» **DATA SHOWN**
=-=-=

[config.mk]
export PLATFORM = sky130hd
export DESIGN_NAME = dsp_mac_sequencer
export DESIGN_NICKNAME = d
export VERILOG_FILES = /design/src/rtl/dsp_mac_sequencer_pkg.sv /design/src/rtl/mac_drain_counter.sv /design/src/rtl/dsp_mac_sequencer.sv
export SDC_FILE = /design/constraint.sdc
export NUM_CORES = 1
export LEC_CHECK = 0
export BUFFER_PORTS_ARGS = -buffer_cell sky130_fd_sc_hd__buf_2
export CORE_MARGIN = 5
export CORE_UTILIZATION = 47
export DETAILED_ROUTE_END_ITERATION = 8
export GPL_ROUTABILITY_DRIVEN = 0
export PLACE_DENSITY = 0.88
export SLEW_MARGIN = 15
export SYNTH_ARGS = -nofsm -noshare
export SYNTH_HDL_FRONTEND = slang
export SYNTH_SLANG_ARGS = --single-unit
[constraint.sdc]
create_clock -name clk -period 4.2 [get_ports clk]
set_input_delay 0.42 -clock clk [delete_from_list [all_inputs] [get_ports clk]]
set_output_delay 0.42 -clock clk [all_outputs]
set_load 0.02 [all_outputs]
[src/rtl/dsp_mac_sequencer_pkg.sv]
// Shared FSM state encoding, opmode constants and widths for the DSP MAC
// sequencer and its drain counter.
package dsp_mac_sequencer_pkg;

  typedef enum logic [2:0] {
    ST_IDLE  = 3'd0,
    ST_CLEAR = 3'd1,
    ST_FEED  = 3'd2,
    ST_DRAIN = 3'd3,
    ST_DONE  = 3'd4
  } state_e;

  localparam logic [7:0] OPMODE_MAC_DFLT  = 8'h09;
  localparam logic [7:0] OPMODE_IDLE_DFLT = 8'h00;

  localparam int unsigned PIPE_LAT_MAX = 7;
  localparam int unsigned DRAIN_W      = 3;
  localparam int unsigned LEN_W        = 8;
  localparam int unsigned OPND_W       = 18;
  localparam int unsigned ACC_W        = 48;

endpackage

=-=-=

» **WHAT YOU NEED TO DO**
Exactly the lines from the one that holds "localparam logic [7:0] OPMODE_IDLE_DFLT" through the final line of the records above should be written out, and only those.

» **SOLUTION BELOW**
  localparam logic [7:0] OPMODE_IDLE_DFLT = 8'h00;

  localparam int unsigned PIPE_LAT_MAX = 7;
  localparam int unsigned DRAIN_W      = 3;
  localparam int unsigned LEN_W        = 8;
  localparam int unsigned OPND_W       = 18;
  localparam int unsigned ACC_W        = 48;

endpackage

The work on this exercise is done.